A eficácia da ação de órgãos públicos fiscalizadores e de efeitos de fatores socioeconômicos sobre as causas do desmatamento foi testada no estudo de Arraes et al. (2012), o qual comparou as taxas de desmatamento acumuladas em 749 municípios da Amazônia Legal com as taxas de 130 países no período 1988 a 2002 aplicando um modelo de escolha discreta multinominal ordenado. Arraes et al. (2012) conclui que a existência de órgão fiscalizatório ambiental e o aumento da instrução, redução da desigualdade de renda e o cumprimento de leis regulatórias para delimitar a expansão da fronteira agropecuária são importantes para conter o desmatamento.
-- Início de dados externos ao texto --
--- src/verilog/pfs_pkg.sv ---
// package: constants for the pfc fault sequencer
package pfs_pkg;
  localparam int CLK_KHZ = 40000;
  localparam int T_PEAK_NS = 200;
  localparam int T_BROWN_NS = 20000;
  localparam int T_OPEN_NS = 1000;
  localparam int T_OVER_NS = 12000;
  localparam int T_DET_NS = 18000;
  localparam int T_DIS_NS = 9000;
  localparam int CYC_PEAK = (T_PEAK_NS * CLK_KHZ + 999999) / 1000000;
  localparam int CYC_BROWN = (T_BROWN_NS * CLK_KHZ + 999999) / 1000000;
  localparam int CYC_OPEN = (T_OPEN_NS * CLK_KHZ + 999999) / 1000000;
  localparam int CYC_OVER = (T_OVER_NS * CLK_KHZ + 999999) / 1000000;
  localparam int CYC_DET = (T_DET_NS * CLK_KHZ + 999999) / 1000000;
  localparam int CYC_DIS = (T_DIS_NS * CLK_KHZ + 999999) / 1000000;
  localparam int SOFT_START_CYC = 4000;
  localparam int CNT_W = 13;
  localparam logic [3:0] ADDR_CTRL = 4'h0;
  localparam logic [3:0] ADDR_STATUS = 4'h4;
  localparam logic [31:0] CTRL_RST = 32'h0000_0000;
  localparam int CTRL_FORCE_OFF_BIT = 0;
  localparam logic [1:0] RESP_OKAY = 2'h0;
  localparam logic [1:0] RESP_SLVERR = 2'h2;
  localparam int CAUSE_BROWN = 0;
  localparam int CAUSE_OPEN = 1;
  localparam int CAUSE_OV1 = 2;
  localparam int CAUSE_OV2 = 3;
  localparam int CAUSE_DIS = 4;
  localparam int ST_STATE_LSB = 0;
  localparam int ST_CAUSE_LSB = 4;
  localparam int ST_MODE_BIT = 9;
  localparam int ST_FOLLOW_BIT = 10;
  localparam int ST_GATE_BIT = 11;
  typedef enum logic [2:0] {
    ST_DETECT = 3'b000,
    ST_SOFT   = 3'b001,
    ST_RUN    = 3'b010,
    ST_FAULT  = 3'b011,
    ST_LATCH  = 3'b100
  } pfs_state_t;
endpackage

--- src/verilog/pfs_blank.sv ---
// blanking counter: flag must persist for a number of cycles
`timescale 1ns/10ps
`default_nettype none
module pfs_blank #(
  parameter int CYC = 8
) (
  // clock and reset
  input  wire logic aclk,
  input  wire logic aresetn,
  // flag in, blanked flag out
  input  wire logic flag,
  output logic      done
);
  logic [pfs_pkg::CNT_W-1:0] cnt_r;

  always_ff @(posedge aclk)
  begin
    if (!aresetn || !flag)
      cnt_r <= '0;
    else if (cnt_r != pfs_pkg::CNT_W'(CYC))
      cnt_r <= cnt_r + 1'b1;
  end

  assign done = flag && (cnt_r == pfs_pkg::CNT_W'(CYC));
endmodule
`default_nettype wire

--- src/verilog/pfs_fault_seq.sv ---
// top: fault supervision, restart sequencing and axi4-lite registers
`timescale 1ns/10ps
`default_nettype none
module pfs_fault_seq #(
  parameter int SOFT_CYC = pfs_pkg::SOFT_START_CYC
) (
  // clock and reset (only reset leaves lockout)
  input  wire logic        aclk,
  input  wire logic        aresetn,
  // comparator flags
  input  wire logic        peak_current_limit,
  input  wire logic        brownout_low,
  input  wire logic        brownout_high,
  input  wire logic        open_loop_fault,
  input  wire logic        boost_follower_sense,
  input  wire logic        first_overvoltage,
  input  wire logic        first_ov_release,
  input  wire logic        second_overvoltage,
  input  wire logic        second_ov_release,
  input  wire logic        enable_low,
  input  wire logic        supply_detect,
  input  wire logic        vref_ok,
  // pwm timing
  input  wire logic        minimum_off_time_pulse,
  input  wire logic        pwm_on_request,
  input  wire logic        boost_follower_request,
  // outputs
  output logic             gate_drive,
  output logic             boost_follower_en,
  output logic             soft_start_active,
  output logic             power_down,
  output logic             latched_fault,
  output logic             latch_mode,
  // axi4-lite slave
  input  wire logic [3:0]  s_axi_awaddr,
  input  wire logic        s_axi_awvalid,
  output logic             s_axi_awready,
  input  wire logic [31:0] s_axi_wdata,
  input  wire logic [3:0]  s_axi_wstrb,
  input  wire logic        s_axi_wvalid,
  output logic             s_axi_wready,
  output logic [1:0]       s_axi_bresp,
  output logic             s_axi_bvalid,
  input  wire logic        s_axi_bready,
  input  wire logic [3:0]  s_axi_araddr,
  input  wire logic        s_axi_arvalid,
  output logic             s_axi_arready,
  output logic [31:0]      s_axi_rdata,
  output logic [1:0]       s_axi_rresp,
  output logic             s_axi_rvalid,
  input  wire logic        s_axi_rready
);
  pfs_pkg::pfs_state_t state_r;
  logic [4:0]          cause_r;
  logic [pfs_pkg::CNT_W-1:0] tmr_r;
  logic                latch_mode_r;
  logic                peak_latch_r;
  logic                on_latch_r;
  logic                gate_r;
  logic                follow_kill_r;
  logic                follow_r;
  logic [31:0]         ctrl_r;
  logic                peak_b;
  logic                brown_b;
  logic                open_b;
  logic                follow_b;
  logic                ov1_b;
  logic                ov2_b;
  logic                dis_b;
  logic                ov2_latch_trip;
  logic                det_run;
  logic                aw_have_r;
  logic                w_have_r;
  logic [3:0]          awaddr_r;
  logic [31:0]         wdata_r;
  logic [3:0]          wstrb_r;
  logic                bvalid_r;
  logic [1:0]          bresp_r;
  logic                rvalid_r;
  logic [31:0]         rdata_r;
  logic [1:0]          rresp_r;
  logic                do_write;

  function automatic logic [31:0] merge(input logic [31:0] old, input logic [31:0] nw, input logic [3:0] be);
    logic [31:0] r;
    r = old;
    for (int i = 0; i < 4; i++)
      if (be[i])
        r[i*8 +: 8] = nw[i*8 +: 8];
    return r;
  endfunction

  // blanking filters
  pfs_blank #(.CYC(pfs_pkg::CYC_PEAK)) u_peak (.aclk(aclk), .aresetn(aresetn), .flag(peak_current_limit),
                                               .done(peak_b));
  pfs_blank #(.CYC(pfs_pkg::CYC_BROWN)) u_brown (.aclk(aclk), .aresetn(aresetn), .flag(brownout_low),
                                                 .done(brown_b));
  pfs_blank #(.CYC(pfs_pkg::CYC_OPEN)) u_open (.aclk(aclk), .aresetn(aresetn), .flag(open_loop_fault),
                                               .done(open_b));
  pfs_blank #(.CYC(pfs_pkg::CYC_OPEN)) u_bof (.aclk(aclk), .aresetn(aresetn), .flag(boost_follower_sense),
                                              .done(follow_b));
  pfs_blank #(.CYC(pfs_pkg::CYC_OVER)) u_ov1 (.aclk(aclk), .aresetn(aresetn), .flag(first_overvoltage),
                                              .done(ov1_b));
  pfs_blank #(.CYC(pfs_pkg::CYC_OVER)) u_ov2 (.aclk(aclk), .aresetn(aresetn), .flag(second_overvoltage),
                                              .done(ov2_b));
  pfs_blank #(.CYC(pfs_pkg::CYC_DIS)) u_dis (.aclk(aclk), .aresetn(aresetn), .flag(enable_low && vref_ok),
                                              .done(dis_b));

  assign det_run = (state_r == pfs_pkg::ST_DETECT) && supply_detect;
  assign ov2_latch_trip = ov2_b && latch_mode_r && (state_r != pfs_pkg::ST_DETECT);

  // fault causes: set wins over release
  always_ff @(posedge aclk)
  begin
    if (!aresetn)
      cause_r <= '0;
    else
    begin
      if (brown_b)
        cause_r[pfs_pkg::CAUSE_BROWN] <= 1'b1;
      else if (brownout_high)
        cause_r[pfs_pkg::CAUSE_BROWN] <= 1'b0;
      if (open_b)
        cause_r[pfs_pkg::CAUSE_OPEN] <= 1'b1;
      else if (!open_loop_fault)
        cause_r[pfs_pkg::CAUSE_OPEN] <= 1'b0;
      if (ov1_b)
        cause_r[pfs_pkg::CAUSE_OV1] <= 1'b1;
      else if (first_ov_release)
        cause_r[pfs_pkg::CAUSE_OV1] <= 1'b0;
      if (ov2_b && !latch_mode_r)
        cause_r[pfs_pkg::CAUSE_OV2] <= 1'b1;
      else if (second_ov_release)
        cause_r[pfs_pkg::CAUSE_OV2] <= 1'b0;
      if (dis_b)
        cause_r[pfs_pkg::CAUSE_DIS] <= 1'b1;
      else if (!enable_low || !vref_ok)
        cause_r[pfs_pkg::CAUSE_DIS] <= 1'b0;
    end
  end

  // sequencer
  always_ff @(posedge aclk)
  begin
    if (!aresetn)
    begin
      state_r <= pfs_pkg::ST_DETECT;
      tmr_r   <= '0;
    end
    else
    begin
      case (state_r)
        pfs_pkg::ST_DETECT:
        begin
          if (!supply_detect)
            tmr_r <= '0;
          else if (tmr_r == pfs_pkg::CNT_W'(pfs_pkg::CYC_DET))
          begin
            state_r <= pfs_pkg::ST_FAULT;
            tmr_r   <= '0;
          end
          else
            tmr_r <= tmr_r + 1'b1;
        end
        pfs_pkg::ST_SOFT, pfs_pkg::ST_RUN:
        begin
          if (ov2_latch_trip)
            state_r <= pfs_pkg::ST_LATCH;
          else if (cause_r != '0)
          begin
            state_r <= pfs_pkg::ST_FAULT;
            tmr_r   <= '0;
          end
          else if (state_r == pfs_pkg::ST_SOFT)
          begin
            if (tmr_r == pfs_pkg::CNT_W'(SOFT_CYC))
              state_r <= pfs_pkg::ST_RUN;
            else
              tmr_r <= tmr_r + 1'b1;
          end
        end
        pfs_pkg::ST_FAULT:
        begin
          if (ov2_latch_trip)
            state_r <= pfs_pkg::ST_LATCH;
          else if (cause_r == '0)
          begin
            state_r <= pfs_pkg::ST_SOFT;
            tmr_r   <= '0;
          end
        end
        pfs_pkg::ST_LATCH:
          state_r <= pfs_pkg::ST_LATCH;
        default:
          state_r <= pfs_pkg::ST_DETECT;
      endcase
    end
  end

  // mode strap caught at end of detection window
  always_ff @(posedge aclk)
  begin
    if (!aresetn)
      latch_mode_r <= 1'b0;
    else if (det_run && tmr_r == pfs_pkg::CNT_W'(pfs_pkg::CYC_DET))
      latch_mode_r <= !enable_low;
  end

  // pwm latches
  always_ff @(posedge aclk)
  begin
    if (!aresetn || minimum_off_time_pulse)
    begin
      peak_latch_r <= 1'b0;
      on_latch_r   <= 1'b0;
    end
    else
    begin
      if (peak_b)
        peak_latch_r <= 1'b1;
      if (pwm_on_request)
        on_latch_r <= 1'b1;
    end
  end

  always_ff @(posedge aclk)
  begin
    if (!aresetn)
      gate_r <= 1'b0;
    else
      gate_r <= on_latch_r && !peak_latch_r && !peak_b && !minimum_off_time_pulse && (cause_r == '0)
                && !ov2_latch_trip && !ctrl_r[pfs_pkg::CTRL_FORCE_OFF_BIT]
                && (state_r == pfs_pkg::ST_SOFT || state_r == pfs_pkg::ST_RUN);
  end

  // boost follower
  always_ff @(posedge aclk)
  begin
    if (!aresetn || state_r != pfs_pkg::ST_RUN)
      follow_kill_r <= 1'b0;
    else if (follow_r && follow_b)
      follow_kill_r <= 1'b1;
  end

  always_ff @(posedge aclk)
  begin
    if (!aresetn)
      follow_r <= 1'b0;
    else
      follow_r <= boost_follower_request && !follow_kill_r && !(follow_r && follow_b)
                && state_r == pfs_pkg::ST_RUN && cause_r == '0;
  end

  // axi4-lite write
  assign s_axi_awready = !aw_have_r && !bvalid_r;
  assign s_axi_wready  = !w_have_r && !bvalid_r;
  assign do_write      = aw_have_r && w_have_r && !bvalid_r;

  always_ff @(posedge aclk)
  begin
    if (!aresetn)
    begin
      aw_have_r <= 1'b0;
      w_have_r  <= 1'b0;
      awaddr_r  <= '0;
      wdata_r   <= '0;
      wstrb_r   <= '0;
    end
    else
    begin
      if (s_axi_awvalid && s_axi_awready)
      begin
        aw_have_r <= 1'b1;
        awaddr_r  <= s_axi_awaddr;
      end
      else if (do_write)
        aw_have_r <= 1'b0;
      if (s_axi_wvalid && s_axi_wready)
      begin
        w_have_r <= 1'b1;
        wdata_r  <= s_axi_wdata;
        wstrb_r  <= s_axi_wstrb;
      end
      else if (do_write)
        w_have_r <= 1'b0;
    end
  end

  always_ff @(posedge aclk)
  begin
    if (!aresetn)
    begin
      ctrl_r   <= pfs_pkg::CTRL_RST;
      bvalid_r <= 1'b0;
      bresp_r  <= pfs_pkg::RESP_OKAY;
    end
    else if (do_write)
    begin
      bvalid_r <= 1'b1;
      if (awaddr_r[3:2] == pfs_pkg::ADDR_CTRL[3:2])
      begin
        ctrl_r  <= merge(ctrl_r, wdata_r, wstrb_r) & 32'h0000_0001;
        bresp_r <= pfs_pkg::RESP_OKAY;
      end
      else if (awaddr_r[3:2] == pfs_pkg::ADDR_STATUS[3:2])
        bresp_r <= pfs_pkg::RESP_OKAY;
      else
        bresp_r <= pfs_pkg::RESP_SLVERR;
    end
    else if (s_axi_bready)
      bvalid_r <= 1'b0;
  end

  // axi4-lite read
  assign s_axi_arready = !rvalid_r;

  always_ff @(posedge aclk)
  begin
    if (!aresetn)
    begin
      rvalid_r <= 1'b0;
      rdata_r  <= '0;
      rresp_r  <= pfs_pkg::RESP_OKAY;
    end
    else if (s_axi_arvalid && !rvalid_r)
    begin
      rvalid_r <= 1'b1;
      rresp_r  <= pfs_pkg::RESP_OKAY;
      rdata_r  <= '0;
      if (s_axi_araddr[3:2] == pfs_pkg::ADDR_CTRL[3:2])
        rdata_r <= ctrl_r;
      else if (s_axi_araddr[3:2] == pfs_pkg::ADDR_STATUS[3:2])
      begin
        rdata_r[pfs_pkg::ST_STATE_LSB +: 3] <= state_r;
        rdata_r[pfs_pkg::ST_CAUSE_LSB +: 5] <= cause_r;
        rdata_r[pfs_pkg::ST_MODE_BIT]       <= latch_mode_r;
        rdata_r[pfs_pkg::ST_FOLLOW_BIT]     <= follow_r;
        rdata_r[pfs_pkg::ST_GATE_BIT]       <= gate_r;
      end
      else
        rresp_r <= pfs_pkg::RESP_SLVERR;
    end
    else if (s_axi_rready)
      rvalid_r <= 1'b0;
  end

  assign s_axi_bvalid      = bvalid_r;
  assign s_axi_bresp       = bresp_r;
  assign s_axi_rvalid      = rvalid_r;
  assign s_axi_rdata       = rdata_r;
  assign s_axi_rresp       = rresp_r;
  assign gate_drive        = gate_r;
  assign boost_follower_en = follow_r;
  assign soft_start_active = (state_r == pfs_pkg::ST_SOFT);
  assign power_down        = cause_r[pfs_pkg::CAUSE_OPEN] || cause_r[pfs_pkg::CAUSE_DIS];
  assign latched_fault     = (state_r == pfs_pkg::ST_LATCH);
  assign latch_mode        = latch_mode_r;
endmodule
`default_nettype wire
## config.mk

```make
export PLATFORM = sky130hd
export DESIGN_NAME = swsd_decode
export DESIGN_NICKNAME = d
export VERILOG_FILES = /design/src/core/swsd_pkg.sv /design/src/core/swsd_decode.sv
export SDC_FILE = /design/constraint.sdc
export NUM_CORES = 1
export LEC_CHECK = 0
export ABC_AREA = 1
export BUFFER_PORTS_ARGS = -buffer_cell sky130_fd_sc_hd__buf_2
export CORE_UTILIZATION = 43
export CTS_BUF_LIST = sky130_fd_sc_hd__clkbuf_4 sky130_fd_sc_hd__clkbuf_8
export CTS_CLUSTER_DIAMETER = 30
export DETAILED_ROUTE_END_ITERATION = 6
export PLACE_DENSITY = 0.83
export SLEW_MARGIN = 20
export SYNTH_ARGS = -nofsm -noshare
export SYNTH_HDL_FRONTEND = slang
export SYNTH_SLANG_ARGS = --single-unit
```

## constraint.sdc

```tcl
create_clock -name core_clk -period 1 [get_ports core_clk]
set_input_delay 0.1 -clock core_clk [delete_from_list [all_inputs] [get_ports core_clk]]
set_output_delay 0.1 -clock core_clk [all_outputs]
set_load 0.01 [all_outputs]
```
Schmitt (2015), em trabalho voltado para analisar a efetividade da fiscalização para controle do desmatamento ilegal como instrumento de coerção que impeça ou desestimule a prática ilícita, avaliou 11.823 autos de infração lavrados pelo IBAMA após a prática de delitos contra a flora no período de 01.08.2008 a 31.07.2013 sob a ótica da teoria econômica do crime. O autor, a partir do modelo de cálculo do valor de dissuasão, concluiu pela lucratividade da prática do desmatamento ilegal, uma vez que leva o infrator a auferir R$ 3.000,00 e, em contrapartida, o valor a ser pago é de R$ 38,54, tomando como base o desenvolvimento da atividade pecuária. Verificou, portanto, que a forma como a fiscalização se desenvolve motiva o desmatamento, confirmando o velho ditado: o crime compensa.